-- Data to process follows --

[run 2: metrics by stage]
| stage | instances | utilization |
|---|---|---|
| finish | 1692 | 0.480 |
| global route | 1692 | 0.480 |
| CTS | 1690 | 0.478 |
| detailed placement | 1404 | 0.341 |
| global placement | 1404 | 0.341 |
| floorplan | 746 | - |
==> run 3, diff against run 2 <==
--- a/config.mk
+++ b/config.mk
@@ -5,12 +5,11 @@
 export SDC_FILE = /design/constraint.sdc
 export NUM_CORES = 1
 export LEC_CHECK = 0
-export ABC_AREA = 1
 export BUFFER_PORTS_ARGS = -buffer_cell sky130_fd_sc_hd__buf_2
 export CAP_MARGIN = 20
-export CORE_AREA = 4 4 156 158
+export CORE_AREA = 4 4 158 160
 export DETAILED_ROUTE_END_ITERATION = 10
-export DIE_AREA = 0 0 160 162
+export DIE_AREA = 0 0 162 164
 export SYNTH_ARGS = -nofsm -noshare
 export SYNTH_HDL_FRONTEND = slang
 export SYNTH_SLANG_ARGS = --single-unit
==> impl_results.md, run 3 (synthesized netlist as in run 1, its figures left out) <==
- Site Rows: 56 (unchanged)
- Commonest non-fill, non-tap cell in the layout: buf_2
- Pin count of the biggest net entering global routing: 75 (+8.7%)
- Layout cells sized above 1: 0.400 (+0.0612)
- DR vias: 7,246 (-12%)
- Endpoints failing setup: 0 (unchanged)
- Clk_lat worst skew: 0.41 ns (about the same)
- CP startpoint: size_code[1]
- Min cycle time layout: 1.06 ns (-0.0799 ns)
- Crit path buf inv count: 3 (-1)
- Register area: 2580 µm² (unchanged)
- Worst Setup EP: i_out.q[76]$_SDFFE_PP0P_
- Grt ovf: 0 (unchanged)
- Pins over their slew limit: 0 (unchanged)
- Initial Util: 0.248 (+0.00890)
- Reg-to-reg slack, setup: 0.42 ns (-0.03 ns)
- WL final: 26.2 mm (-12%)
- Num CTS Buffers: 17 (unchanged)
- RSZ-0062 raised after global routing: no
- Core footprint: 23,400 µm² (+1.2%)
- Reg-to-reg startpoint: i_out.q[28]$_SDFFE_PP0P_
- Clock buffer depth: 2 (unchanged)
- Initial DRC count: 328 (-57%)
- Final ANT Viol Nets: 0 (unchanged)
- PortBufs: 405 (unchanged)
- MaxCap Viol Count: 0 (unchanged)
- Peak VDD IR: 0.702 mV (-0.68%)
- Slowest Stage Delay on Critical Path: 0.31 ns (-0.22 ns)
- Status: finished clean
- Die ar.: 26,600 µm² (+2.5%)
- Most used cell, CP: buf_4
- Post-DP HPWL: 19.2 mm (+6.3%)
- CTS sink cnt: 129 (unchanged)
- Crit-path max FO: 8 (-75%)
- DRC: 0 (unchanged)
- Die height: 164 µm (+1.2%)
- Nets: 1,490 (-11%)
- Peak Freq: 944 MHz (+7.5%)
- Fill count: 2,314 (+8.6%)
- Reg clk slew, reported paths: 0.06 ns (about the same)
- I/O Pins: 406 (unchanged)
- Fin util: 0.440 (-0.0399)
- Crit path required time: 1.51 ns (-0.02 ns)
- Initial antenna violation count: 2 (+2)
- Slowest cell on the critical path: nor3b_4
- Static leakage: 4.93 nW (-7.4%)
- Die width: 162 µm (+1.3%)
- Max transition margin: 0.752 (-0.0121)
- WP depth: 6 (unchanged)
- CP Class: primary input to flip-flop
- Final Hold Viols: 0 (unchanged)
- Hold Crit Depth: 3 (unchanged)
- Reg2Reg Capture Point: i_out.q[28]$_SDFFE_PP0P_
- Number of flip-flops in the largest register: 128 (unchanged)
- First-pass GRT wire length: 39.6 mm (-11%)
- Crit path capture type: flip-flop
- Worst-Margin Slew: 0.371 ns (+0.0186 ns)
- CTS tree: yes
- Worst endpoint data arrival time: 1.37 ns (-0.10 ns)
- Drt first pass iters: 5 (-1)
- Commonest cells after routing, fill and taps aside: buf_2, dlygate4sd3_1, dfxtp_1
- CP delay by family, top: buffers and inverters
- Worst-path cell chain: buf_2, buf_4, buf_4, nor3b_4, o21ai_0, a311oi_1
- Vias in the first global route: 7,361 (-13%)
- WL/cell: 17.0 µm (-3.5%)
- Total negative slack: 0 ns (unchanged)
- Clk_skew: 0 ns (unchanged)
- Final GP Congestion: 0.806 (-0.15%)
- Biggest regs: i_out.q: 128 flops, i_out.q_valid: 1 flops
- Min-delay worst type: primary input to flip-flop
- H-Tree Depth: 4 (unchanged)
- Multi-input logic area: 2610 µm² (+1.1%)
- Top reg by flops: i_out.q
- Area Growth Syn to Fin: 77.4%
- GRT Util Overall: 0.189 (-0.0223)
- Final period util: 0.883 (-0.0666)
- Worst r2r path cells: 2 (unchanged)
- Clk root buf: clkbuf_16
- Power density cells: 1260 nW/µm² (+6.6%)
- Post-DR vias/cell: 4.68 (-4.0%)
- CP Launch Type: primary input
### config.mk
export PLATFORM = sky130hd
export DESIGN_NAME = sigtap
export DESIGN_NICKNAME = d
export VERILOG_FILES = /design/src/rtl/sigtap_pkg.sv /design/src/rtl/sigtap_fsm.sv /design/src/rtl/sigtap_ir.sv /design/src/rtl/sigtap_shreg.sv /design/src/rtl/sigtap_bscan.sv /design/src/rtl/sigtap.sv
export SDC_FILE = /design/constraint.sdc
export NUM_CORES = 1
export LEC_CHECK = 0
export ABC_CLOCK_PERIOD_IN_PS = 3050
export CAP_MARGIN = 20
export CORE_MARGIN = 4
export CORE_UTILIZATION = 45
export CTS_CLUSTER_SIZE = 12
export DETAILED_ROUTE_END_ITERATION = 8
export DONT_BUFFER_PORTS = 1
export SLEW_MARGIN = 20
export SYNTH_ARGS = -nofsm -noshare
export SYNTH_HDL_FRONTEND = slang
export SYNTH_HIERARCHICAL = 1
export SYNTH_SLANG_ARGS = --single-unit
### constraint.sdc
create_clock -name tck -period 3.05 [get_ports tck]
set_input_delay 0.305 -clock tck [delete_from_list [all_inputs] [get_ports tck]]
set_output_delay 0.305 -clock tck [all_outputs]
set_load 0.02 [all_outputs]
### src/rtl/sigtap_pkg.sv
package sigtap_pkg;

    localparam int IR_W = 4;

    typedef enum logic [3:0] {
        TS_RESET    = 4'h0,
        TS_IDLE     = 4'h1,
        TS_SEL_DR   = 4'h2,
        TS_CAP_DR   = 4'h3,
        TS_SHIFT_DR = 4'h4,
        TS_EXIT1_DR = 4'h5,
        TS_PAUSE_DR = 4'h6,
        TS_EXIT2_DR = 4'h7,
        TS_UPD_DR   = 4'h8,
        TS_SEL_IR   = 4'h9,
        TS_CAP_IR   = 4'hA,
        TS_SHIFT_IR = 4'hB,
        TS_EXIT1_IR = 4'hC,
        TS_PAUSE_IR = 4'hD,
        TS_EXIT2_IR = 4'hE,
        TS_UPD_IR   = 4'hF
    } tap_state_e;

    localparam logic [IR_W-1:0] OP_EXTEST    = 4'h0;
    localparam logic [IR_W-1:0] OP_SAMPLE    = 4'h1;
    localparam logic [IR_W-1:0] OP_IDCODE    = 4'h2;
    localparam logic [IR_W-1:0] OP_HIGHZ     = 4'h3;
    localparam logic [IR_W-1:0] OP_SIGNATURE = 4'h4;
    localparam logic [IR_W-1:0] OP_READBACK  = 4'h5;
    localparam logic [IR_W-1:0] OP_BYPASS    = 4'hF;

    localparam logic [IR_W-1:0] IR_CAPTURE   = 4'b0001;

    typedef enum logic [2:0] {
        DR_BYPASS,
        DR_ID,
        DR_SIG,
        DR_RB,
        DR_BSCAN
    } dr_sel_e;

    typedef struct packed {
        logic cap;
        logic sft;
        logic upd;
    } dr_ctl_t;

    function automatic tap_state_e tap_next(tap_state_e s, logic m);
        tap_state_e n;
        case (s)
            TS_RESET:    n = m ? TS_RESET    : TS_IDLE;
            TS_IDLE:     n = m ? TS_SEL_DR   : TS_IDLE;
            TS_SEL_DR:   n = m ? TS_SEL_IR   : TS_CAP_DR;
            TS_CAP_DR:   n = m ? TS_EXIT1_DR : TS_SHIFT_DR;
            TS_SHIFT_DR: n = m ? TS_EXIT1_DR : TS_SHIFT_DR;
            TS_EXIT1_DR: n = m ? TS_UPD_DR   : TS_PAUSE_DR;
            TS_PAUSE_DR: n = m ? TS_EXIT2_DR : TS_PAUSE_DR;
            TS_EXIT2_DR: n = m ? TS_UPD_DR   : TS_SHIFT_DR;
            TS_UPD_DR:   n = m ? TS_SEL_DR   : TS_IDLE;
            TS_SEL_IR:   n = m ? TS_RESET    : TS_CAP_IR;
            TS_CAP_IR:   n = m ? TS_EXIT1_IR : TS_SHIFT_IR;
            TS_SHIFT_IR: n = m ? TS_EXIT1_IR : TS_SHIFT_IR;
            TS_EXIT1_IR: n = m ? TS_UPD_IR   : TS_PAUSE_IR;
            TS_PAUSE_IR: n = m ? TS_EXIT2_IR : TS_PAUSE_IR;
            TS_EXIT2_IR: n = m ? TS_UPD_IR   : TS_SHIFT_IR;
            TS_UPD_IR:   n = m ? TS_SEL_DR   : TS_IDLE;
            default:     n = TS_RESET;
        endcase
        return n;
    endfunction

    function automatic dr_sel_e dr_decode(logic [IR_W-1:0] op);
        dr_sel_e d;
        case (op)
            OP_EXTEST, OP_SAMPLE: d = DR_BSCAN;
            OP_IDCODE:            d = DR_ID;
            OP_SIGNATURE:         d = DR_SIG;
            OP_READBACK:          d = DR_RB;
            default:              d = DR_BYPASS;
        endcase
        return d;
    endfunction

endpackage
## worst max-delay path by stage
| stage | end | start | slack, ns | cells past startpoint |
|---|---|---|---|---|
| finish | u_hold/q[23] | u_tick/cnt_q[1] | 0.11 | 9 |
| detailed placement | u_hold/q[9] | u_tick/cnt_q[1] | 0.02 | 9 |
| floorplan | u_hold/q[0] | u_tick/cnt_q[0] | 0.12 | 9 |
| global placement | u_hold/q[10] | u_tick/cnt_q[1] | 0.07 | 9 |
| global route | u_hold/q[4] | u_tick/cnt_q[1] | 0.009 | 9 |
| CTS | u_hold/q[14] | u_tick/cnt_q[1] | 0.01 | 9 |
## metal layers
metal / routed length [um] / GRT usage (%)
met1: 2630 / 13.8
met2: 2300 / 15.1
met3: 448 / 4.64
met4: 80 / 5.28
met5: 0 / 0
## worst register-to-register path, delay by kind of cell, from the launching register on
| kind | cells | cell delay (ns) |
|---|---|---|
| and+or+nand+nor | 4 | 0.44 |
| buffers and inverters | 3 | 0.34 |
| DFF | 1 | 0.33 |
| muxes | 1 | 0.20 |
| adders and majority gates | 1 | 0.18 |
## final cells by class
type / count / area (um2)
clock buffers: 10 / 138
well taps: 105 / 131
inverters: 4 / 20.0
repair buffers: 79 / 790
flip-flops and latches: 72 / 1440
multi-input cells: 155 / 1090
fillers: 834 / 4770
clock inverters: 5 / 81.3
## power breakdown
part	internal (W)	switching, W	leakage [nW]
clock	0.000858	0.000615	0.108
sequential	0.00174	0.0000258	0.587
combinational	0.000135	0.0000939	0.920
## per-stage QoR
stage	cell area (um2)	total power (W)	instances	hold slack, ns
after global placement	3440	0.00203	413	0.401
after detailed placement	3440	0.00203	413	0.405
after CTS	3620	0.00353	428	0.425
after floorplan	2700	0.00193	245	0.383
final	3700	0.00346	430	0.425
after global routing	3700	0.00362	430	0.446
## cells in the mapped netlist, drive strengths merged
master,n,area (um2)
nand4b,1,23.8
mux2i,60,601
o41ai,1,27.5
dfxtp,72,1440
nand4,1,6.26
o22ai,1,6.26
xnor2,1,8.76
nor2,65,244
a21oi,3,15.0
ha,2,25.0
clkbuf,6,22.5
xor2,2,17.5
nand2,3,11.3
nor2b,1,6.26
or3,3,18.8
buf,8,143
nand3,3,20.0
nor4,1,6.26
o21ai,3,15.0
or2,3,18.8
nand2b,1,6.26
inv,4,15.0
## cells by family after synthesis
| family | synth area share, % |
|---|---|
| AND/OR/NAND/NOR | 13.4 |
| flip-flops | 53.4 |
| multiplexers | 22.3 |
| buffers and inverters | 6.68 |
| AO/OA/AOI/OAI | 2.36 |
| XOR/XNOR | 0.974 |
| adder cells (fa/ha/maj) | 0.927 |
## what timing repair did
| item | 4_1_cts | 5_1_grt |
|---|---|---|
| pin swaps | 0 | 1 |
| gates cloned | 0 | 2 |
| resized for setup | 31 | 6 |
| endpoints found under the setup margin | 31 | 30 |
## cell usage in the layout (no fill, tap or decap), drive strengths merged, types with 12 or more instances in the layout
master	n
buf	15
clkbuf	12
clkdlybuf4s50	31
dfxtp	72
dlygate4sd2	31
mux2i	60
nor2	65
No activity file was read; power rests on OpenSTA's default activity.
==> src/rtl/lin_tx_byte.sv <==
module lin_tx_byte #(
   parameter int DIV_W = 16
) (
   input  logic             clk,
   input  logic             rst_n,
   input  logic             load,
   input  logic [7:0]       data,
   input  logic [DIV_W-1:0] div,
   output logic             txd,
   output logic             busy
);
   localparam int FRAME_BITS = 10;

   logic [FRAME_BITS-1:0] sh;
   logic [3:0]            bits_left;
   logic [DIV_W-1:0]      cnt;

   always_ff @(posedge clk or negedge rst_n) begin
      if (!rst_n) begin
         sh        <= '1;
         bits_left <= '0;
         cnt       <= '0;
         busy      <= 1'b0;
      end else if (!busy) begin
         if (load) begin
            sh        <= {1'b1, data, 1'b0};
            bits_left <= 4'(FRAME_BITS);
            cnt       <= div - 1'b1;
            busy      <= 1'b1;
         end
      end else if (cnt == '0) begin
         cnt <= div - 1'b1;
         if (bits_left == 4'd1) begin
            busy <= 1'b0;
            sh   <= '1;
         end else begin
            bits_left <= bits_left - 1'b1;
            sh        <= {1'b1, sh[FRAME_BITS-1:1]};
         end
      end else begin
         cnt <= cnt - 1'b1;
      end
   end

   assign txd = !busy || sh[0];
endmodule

-- Data to process concluded --

Exercise objective » Where does the word "same" occur in the data? Copy every line that has it.

Exercise answer »
- Clk_lat worst skew: 0.41 ns (about the same)
- Reg clk slew, reported paths: 0.06 ns (about the same)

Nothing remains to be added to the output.